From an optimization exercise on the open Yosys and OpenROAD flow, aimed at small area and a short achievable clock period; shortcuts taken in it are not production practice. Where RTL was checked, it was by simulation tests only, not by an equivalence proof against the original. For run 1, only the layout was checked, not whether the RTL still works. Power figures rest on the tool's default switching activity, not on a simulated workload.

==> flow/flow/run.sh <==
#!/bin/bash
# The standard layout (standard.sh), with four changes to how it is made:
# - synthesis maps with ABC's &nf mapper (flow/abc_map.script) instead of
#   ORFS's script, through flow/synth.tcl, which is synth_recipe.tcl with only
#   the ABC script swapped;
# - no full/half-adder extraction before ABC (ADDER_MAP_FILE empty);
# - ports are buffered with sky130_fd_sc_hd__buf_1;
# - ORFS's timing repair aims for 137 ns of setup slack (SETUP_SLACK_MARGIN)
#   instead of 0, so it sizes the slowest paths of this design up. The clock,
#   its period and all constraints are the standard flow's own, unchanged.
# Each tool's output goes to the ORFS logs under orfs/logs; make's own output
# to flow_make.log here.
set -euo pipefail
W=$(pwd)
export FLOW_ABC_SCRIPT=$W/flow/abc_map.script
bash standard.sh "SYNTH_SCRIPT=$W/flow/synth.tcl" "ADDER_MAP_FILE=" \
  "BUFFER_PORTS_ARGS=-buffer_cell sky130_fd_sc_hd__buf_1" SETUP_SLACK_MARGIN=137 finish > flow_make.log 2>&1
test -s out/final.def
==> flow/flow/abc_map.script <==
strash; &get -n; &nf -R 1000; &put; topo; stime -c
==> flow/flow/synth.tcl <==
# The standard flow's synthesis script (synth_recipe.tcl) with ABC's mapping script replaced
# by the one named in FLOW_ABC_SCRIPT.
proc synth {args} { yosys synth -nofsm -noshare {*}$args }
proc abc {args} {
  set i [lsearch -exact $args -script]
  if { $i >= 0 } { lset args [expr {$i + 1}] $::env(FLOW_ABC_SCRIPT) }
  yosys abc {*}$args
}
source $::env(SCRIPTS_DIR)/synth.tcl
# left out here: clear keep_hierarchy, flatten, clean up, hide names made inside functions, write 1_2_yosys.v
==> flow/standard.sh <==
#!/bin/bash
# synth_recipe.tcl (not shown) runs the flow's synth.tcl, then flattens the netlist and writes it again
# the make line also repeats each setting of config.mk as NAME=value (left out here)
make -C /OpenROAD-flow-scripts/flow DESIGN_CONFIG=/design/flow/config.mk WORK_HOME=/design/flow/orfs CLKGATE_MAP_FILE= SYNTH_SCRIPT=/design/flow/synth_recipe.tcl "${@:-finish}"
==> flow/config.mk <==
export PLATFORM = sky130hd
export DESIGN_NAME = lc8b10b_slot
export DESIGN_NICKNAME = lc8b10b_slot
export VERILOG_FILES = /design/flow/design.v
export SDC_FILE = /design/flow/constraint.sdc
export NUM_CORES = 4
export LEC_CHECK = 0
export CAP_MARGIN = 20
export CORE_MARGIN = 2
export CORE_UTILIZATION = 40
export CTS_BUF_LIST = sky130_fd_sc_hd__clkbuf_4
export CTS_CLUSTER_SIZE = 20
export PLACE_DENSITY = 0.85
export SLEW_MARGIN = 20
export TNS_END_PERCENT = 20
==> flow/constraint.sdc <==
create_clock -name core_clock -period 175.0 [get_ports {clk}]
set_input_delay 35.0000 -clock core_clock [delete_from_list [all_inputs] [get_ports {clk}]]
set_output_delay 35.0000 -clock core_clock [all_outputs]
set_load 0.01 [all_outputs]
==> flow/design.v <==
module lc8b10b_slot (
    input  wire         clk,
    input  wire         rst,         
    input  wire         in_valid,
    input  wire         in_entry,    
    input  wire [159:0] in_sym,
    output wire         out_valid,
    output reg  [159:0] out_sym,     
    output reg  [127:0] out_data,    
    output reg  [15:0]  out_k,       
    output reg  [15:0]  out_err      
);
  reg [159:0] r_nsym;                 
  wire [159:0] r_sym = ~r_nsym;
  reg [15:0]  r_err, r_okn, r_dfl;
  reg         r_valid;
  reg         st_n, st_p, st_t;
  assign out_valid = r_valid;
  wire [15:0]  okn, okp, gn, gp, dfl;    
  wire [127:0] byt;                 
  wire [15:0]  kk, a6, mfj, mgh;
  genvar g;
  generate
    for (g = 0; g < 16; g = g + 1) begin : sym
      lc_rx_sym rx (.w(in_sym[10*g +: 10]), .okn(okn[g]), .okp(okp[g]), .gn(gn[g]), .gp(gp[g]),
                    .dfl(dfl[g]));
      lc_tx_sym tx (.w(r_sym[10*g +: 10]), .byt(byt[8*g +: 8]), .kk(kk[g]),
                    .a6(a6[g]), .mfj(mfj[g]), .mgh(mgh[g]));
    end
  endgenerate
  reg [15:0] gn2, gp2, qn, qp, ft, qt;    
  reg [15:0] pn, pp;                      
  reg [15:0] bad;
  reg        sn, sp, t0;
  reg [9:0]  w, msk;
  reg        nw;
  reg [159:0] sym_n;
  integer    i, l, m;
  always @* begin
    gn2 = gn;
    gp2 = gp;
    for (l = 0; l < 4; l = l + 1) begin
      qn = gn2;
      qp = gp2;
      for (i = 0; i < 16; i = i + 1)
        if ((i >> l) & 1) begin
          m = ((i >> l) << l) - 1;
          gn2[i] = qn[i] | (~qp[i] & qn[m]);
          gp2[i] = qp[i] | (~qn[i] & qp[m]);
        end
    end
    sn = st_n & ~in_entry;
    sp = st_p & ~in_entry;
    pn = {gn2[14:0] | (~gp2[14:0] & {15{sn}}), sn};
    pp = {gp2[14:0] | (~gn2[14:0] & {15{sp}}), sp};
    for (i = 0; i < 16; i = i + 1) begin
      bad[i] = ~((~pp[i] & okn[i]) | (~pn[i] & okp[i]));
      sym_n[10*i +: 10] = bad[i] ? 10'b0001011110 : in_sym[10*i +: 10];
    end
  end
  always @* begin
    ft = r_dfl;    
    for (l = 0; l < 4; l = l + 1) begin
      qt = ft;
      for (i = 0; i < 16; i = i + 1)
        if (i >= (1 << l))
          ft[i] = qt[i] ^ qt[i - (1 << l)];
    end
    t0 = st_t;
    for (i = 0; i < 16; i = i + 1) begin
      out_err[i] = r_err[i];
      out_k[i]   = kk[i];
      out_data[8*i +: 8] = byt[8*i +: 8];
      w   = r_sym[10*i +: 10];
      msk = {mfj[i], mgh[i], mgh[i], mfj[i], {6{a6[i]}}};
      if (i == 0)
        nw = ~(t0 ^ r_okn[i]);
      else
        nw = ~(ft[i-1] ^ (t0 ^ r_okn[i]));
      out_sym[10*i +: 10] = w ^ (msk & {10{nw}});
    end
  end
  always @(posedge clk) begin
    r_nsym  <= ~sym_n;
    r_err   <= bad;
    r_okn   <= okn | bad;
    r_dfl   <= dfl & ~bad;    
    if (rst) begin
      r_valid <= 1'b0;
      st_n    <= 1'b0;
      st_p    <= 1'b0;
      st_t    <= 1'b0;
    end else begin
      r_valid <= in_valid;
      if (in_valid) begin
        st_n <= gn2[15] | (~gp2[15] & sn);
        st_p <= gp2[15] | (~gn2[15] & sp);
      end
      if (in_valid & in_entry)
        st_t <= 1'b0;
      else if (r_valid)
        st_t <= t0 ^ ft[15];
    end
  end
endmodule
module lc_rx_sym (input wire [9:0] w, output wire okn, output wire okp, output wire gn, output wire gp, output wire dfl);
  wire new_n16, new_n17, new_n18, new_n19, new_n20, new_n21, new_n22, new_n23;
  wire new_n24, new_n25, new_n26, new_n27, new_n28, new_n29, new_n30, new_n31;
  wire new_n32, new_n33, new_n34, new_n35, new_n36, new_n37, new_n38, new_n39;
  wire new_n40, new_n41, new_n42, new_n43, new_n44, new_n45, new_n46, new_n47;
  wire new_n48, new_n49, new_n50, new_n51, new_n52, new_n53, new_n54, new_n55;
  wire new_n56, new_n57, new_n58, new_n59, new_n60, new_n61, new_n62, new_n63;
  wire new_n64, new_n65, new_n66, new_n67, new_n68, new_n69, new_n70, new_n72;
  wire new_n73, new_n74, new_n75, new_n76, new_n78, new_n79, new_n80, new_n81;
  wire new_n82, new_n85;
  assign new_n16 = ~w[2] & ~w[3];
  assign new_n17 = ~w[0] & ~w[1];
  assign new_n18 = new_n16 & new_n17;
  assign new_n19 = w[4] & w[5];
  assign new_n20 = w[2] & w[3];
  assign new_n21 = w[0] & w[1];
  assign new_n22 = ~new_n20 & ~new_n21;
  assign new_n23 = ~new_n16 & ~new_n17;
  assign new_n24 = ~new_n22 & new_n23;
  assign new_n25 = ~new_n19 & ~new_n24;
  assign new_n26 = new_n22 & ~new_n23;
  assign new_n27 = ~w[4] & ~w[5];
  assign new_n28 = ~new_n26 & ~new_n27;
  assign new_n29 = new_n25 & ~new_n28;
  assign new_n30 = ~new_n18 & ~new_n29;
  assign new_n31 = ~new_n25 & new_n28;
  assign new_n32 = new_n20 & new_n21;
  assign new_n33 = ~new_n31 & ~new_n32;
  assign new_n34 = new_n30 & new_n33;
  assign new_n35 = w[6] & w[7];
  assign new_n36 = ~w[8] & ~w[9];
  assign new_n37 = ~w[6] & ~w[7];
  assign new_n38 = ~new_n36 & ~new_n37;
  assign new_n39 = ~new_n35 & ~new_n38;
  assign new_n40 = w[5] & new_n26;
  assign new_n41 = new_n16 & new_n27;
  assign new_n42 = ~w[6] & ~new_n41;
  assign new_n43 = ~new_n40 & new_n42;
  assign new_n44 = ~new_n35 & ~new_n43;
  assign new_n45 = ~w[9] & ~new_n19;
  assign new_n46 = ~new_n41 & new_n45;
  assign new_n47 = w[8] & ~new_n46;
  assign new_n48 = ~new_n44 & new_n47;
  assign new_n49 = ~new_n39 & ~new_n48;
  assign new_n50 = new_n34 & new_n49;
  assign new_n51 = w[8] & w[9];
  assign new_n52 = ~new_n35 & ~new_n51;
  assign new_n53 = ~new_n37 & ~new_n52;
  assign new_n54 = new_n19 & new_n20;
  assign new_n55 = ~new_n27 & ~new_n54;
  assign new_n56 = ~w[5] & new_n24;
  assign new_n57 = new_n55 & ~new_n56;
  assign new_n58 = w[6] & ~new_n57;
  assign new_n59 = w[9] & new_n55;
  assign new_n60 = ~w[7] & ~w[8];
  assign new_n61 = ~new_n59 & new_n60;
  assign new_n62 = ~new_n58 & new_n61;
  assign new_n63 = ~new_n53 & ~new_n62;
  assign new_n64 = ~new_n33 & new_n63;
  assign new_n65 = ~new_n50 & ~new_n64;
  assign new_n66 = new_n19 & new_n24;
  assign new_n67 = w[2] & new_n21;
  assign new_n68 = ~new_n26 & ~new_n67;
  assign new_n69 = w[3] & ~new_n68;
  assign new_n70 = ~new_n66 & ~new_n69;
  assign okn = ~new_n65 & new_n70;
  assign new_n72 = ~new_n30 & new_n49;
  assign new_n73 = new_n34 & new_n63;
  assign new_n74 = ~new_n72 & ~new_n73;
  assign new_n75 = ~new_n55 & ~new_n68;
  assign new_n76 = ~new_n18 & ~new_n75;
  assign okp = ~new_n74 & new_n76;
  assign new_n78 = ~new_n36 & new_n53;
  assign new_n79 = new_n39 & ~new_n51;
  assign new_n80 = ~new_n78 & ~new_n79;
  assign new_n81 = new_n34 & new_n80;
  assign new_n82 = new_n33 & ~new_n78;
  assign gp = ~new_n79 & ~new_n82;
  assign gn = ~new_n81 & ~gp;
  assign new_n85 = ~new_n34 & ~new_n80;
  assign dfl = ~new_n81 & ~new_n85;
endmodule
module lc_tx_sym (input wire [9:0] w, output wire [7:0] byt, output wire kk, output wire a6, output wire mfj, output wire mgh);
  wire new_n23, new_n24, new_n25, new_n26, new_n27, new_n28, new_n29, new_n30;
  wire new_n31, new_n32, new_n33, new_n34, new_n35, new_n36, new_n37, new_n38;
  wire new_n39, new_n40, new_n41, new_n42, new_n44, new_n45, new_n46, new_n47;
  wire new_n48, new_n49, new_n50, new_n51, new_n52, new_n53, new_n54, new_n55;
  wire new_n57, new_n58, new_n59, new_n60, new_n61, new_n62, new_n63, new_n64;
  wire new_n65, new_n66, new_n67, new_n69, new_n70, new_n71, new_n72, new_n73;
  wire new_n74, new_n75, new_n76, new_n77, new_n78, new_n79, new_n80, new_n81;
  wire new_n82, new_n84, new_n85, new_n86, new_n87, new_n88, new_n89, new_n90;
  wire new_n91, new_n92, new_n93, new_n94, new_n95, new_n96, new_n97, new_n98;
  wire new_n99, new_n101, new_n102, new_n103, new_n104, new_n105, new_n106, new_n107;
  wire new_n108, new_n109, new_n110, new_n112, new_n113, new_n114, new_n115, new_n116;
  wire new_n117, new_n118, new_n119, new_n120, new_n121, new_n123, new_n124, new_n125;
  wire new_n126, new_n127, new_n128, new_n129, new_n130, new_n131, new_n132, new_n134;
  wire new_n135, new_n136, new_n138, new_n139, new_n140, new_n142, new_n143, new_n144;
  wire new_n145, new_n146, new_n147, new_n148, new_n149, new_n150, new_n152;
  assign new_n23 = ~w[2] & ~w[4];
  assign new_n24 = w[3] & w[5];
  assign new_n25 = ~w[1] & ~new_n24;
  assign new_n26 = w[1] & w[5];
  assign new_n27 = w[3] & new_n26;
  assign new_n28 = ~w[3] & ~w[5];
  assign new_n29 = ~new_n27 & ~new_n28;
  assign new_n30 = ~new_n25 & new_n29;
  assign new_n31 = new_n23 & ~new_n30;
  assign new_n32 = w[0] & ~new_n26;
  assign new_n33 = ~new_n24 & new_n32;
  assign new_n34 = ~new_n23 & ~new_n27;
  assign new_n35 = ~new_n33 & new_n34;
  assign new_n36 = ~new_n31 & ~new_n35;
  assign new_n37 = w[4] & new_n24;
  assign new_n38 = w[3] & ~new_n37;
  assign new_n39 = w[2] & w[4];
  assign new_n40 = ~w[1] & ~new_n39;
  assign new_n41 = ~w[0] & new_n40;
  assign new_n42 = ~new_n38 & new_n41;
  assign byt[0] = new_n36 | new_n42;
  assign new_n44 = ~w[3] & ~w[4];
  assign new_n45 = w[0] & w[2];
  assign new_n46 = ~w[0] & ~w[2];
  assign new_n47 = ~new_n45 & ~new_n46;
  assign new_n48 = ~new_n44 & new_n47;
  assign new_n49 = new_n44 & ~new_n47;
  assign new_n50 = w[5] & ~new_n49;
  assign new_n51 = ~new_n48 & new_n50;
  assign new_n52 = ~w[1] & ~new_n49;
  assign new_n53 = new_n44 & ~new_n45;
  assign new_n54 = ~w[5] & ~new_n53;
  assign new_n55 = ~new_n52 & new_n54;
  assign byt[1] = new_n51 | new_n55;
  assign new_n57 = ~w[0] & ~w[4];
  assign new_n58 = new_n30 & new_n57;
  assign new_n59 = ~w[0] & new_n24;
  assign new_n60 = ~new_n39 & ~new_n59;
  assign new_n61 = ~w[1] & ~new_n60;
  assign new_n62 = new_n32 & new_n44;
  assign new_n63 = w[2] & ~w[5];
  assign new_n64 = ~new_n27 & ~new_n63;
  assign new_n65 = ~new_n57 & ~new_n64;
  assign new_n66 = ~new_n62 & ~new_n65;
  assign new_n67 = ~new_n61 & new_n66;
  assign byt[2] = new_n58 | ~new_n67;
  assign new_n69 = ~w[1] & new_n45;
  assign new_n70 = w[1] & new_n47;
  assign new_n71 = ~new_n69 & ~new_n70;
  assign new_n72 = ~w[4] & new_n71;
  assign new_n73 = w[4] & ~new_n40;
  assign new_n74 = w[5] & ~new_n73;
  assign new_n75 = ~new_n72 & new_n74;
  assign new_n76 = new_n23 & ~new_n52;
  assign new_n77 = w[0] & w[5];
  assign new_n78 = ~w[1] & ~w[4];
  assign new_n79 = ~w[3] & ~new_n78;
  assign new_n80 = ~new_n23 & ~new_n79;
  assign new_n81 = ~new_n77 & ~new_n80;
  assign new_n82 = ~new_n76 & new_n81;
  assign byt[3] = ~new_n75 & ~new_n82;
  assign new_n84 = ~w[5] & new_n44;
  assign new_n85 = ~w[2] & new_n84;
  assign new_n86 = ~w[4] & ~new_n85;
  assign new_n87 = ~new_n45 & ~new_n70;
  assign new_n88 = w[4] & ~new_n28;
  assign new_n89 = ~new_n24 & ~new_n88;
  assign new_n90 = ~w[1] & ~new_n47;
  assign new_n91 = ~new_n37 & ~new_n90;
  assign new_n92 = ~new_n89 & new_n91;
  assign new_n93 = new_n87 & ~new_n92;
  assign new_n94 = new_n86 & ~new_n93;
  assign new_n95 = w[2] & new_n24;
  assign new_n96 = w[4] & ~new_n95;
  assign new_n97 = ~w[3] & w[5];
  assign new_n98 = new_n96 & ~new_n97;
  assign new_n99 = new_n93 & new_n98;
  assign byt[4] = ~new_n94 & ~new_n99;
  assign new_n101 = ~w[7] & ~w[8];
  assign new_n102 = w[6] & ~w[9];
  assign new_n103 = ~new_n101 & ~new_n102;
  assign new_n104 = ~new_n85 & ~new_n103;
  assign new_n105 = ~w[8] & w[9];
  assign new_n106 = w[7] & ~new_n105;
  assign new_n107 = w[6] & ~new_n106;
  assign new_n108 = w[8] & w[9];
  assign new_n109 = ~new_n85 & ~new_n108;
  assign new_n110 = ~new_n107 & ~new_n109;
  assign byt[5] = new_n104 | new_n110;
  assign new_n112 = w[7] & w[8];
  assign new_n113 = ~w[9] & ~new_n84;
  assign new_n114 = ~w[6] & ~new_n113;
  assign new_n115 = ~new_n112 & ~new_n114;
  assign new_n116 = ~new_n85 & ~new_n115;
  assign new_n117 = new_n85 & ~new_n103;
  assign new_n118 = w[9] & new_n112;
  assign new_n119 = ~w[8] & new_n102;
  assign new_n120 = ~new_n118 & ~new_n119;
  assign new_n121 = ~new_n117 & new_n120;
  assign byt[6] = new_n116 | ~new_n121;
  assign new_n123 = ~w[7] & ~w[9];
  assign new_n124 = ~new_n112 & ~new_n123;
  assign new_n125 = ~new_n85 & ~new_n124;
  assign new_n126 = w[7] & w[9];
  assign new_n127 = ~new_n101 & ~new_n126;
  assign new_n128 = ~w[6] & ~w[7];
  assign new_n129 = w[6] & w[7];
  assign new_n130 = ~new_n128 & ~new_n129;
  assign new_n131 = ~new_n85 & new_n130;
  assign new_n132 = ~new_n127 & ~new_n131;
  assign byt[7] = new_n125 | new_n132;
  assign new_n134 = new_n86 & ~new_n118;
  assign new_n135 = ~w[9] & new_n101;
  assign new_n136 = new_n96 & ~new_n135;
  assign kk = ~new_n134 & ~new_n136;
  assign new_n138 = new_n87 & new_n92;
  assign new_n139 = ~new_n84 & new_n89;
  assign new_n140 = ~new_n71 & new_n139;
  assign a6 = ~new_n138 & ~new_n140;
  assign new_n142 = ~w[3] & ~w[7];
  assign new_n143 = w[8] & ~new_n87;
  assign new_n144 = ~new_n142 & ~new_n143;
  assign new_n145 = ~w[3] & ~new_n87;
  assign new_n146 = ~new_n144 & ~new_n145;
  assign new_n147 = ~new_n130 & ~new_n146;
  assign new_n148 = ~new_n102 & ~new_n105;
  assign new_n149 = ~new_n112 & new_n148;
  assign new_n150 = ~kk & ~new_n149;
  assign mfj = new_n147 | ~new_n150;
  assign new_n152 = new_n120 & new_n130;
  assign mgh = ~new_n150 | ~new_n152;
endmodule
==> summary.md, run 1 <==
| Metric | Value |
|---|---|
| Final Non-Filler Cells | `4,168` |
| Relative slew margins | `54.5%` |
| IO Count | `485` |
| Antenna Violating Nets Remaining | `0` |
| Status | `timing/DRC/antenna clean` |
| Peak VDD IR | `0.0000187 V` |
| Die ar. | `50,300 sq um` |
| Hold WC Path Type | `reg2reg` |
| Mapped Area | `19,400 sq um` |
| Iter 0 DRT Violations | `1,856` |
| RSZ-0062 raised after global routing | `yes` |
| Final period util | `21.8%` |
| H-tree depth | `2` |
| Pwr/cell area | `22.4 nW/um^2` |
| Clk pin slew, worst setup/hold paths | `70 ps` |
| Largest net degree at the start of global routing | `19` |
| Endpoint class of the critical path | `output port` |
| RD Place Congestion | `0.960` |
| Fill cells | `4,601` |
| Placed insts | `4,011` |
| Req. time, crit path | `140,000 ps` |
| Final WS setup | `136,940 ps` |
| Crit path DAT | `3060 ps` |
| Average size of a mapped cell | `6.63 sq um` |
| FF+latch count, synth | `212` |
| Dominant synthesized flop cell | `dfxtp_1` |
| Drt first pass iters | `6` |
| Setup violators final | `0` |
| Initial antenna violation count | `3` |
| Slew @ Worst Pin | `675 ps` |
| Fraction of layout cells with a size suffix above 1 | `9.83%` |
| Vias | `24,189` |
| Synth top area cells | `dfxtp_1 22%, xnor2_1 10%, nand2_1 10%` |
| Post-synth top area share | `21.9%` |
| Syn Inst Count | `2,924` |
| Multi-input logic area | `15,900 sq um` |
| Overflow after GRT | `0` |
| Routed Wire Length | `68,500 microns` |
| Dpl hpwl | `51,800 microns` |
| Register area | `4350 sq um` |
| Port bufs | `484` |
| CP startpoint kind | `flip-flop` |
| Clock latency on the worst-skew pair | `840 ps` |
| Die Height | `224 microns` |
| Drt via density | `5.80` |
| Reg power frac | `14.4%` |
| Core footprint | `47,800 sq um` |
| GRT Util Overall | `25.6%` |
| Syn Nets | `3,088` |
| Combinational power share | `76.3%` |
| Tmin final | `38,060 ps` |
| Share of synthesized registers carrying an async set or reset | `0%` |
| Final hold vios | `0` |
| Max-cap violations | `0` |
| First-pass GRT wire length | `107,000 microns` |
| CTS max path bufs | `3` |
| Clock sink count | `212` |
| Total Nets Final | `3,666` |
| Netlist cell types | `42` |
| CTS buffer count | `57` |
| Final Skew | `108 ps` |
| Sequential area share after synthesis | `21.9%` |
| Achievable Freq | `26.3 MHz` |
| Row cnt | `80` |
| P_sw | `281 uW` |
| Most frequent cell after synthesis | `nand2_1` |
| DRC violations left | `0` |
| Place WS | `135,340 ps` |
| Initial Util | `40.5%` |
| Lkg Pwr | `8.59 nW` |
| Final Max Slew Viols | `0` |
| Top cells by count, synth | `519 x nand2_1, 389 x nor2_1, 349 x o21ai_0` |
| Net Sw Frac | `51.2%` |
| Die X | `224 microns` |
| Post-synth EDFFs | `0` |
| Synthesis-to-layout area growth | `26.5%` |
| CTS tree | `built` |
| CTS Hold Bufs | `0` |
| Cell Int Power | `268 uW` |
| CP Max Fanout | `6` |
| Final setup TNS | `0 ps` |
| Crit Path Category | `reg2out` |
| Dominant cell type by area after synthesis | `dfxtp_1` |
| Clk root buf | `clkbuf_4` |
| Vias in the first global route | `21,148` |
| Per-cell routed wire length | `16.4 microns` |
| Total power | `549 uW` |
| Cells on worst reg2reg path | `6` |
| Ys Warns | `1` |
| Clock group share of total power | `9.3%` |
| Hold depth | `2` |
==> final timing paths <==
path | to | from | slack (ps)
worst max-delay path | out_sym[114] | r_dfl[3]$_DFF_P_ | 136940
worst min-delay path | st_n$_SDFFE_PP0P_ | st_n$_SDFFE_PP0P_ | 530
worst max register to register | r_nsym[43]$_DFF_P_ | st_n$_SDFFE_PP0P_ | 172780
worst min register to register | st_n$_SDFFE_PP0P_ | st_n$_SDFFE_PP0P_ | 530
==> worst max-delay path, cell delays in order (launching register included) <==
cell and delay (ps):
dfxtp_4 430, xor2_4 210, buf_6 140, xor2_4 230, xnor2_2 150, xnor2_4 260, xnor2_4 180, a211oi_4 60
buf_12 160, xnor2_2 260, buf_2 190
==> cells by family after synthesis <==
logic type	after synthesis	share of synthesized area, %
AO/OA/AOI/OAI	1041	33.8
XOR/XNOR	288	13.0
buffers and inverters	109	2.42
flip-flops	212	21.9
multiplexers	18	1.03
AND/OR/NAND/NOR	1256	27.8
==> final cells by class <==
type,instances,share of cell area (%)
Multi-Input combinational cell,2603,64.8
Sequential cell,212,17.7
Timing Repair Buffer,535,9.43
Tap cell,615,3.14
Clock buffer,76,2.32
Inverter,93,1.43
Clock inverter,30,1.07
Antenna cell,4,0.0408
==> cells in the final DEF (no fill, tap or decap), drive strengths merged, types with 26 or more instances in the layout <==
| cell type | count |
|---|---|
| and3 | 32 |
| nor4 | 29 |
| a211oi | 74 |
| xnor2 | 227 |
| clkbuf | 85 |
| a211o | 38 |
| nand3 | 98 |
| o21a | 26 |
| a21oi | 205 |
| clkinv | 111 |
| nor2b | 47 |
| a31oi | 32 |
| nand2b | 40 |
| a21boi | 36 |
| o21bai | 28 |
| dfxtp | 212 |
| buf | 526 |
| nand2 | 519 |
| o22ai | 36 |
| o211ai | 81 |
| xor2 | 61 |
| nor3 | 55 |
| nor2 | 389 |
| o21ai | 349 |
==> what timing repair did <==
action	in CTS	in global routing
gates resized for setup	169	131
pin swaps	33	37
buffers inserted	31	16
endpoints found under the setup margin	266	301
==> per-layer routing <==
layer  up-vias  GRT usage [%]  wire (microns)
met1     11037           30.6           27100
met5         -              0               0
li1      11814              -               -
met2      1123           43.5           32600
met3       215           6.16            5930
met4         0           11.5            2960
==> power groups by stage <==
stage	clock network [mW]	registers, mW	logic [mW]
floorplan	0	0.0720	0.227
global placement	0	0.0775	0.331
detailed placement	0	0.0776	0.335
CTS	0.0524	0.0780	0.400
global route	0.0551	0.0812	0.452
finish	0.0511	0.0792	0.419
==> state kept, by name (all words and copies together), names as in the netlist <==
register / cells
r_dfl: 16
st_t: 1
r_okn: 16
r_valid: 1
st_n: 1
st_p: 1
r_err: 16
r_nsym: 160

Exercise aim.
The lines to extract from the data above begin with the line containing "synth_recipe.tcl with only" and end with the line containing "# Each tool's". Extract them exactly, including both.

Solution for this exercise.
#   ORFS's script, through flow/synth.tcl, which is synth_recipe.tcl with only
#   the ABC script swapped;
# - no full/half-adder extraction before ABC (ADDER_MAP_FILE empty);
# - ports are buffered with sky130_fd_sc_hd__buf_1;
# - ORFS's timing repair aims for 137 ns of setup slack (SETUP_SLACK_MARGIN)
#   instead of 0, so it sizes the slowest paths of this design up. The clock,
#   its period and all constraints are the standard flow's own, unchanged.
# Each tool's output goes to the ORFS logs under orfs/logs; make's own output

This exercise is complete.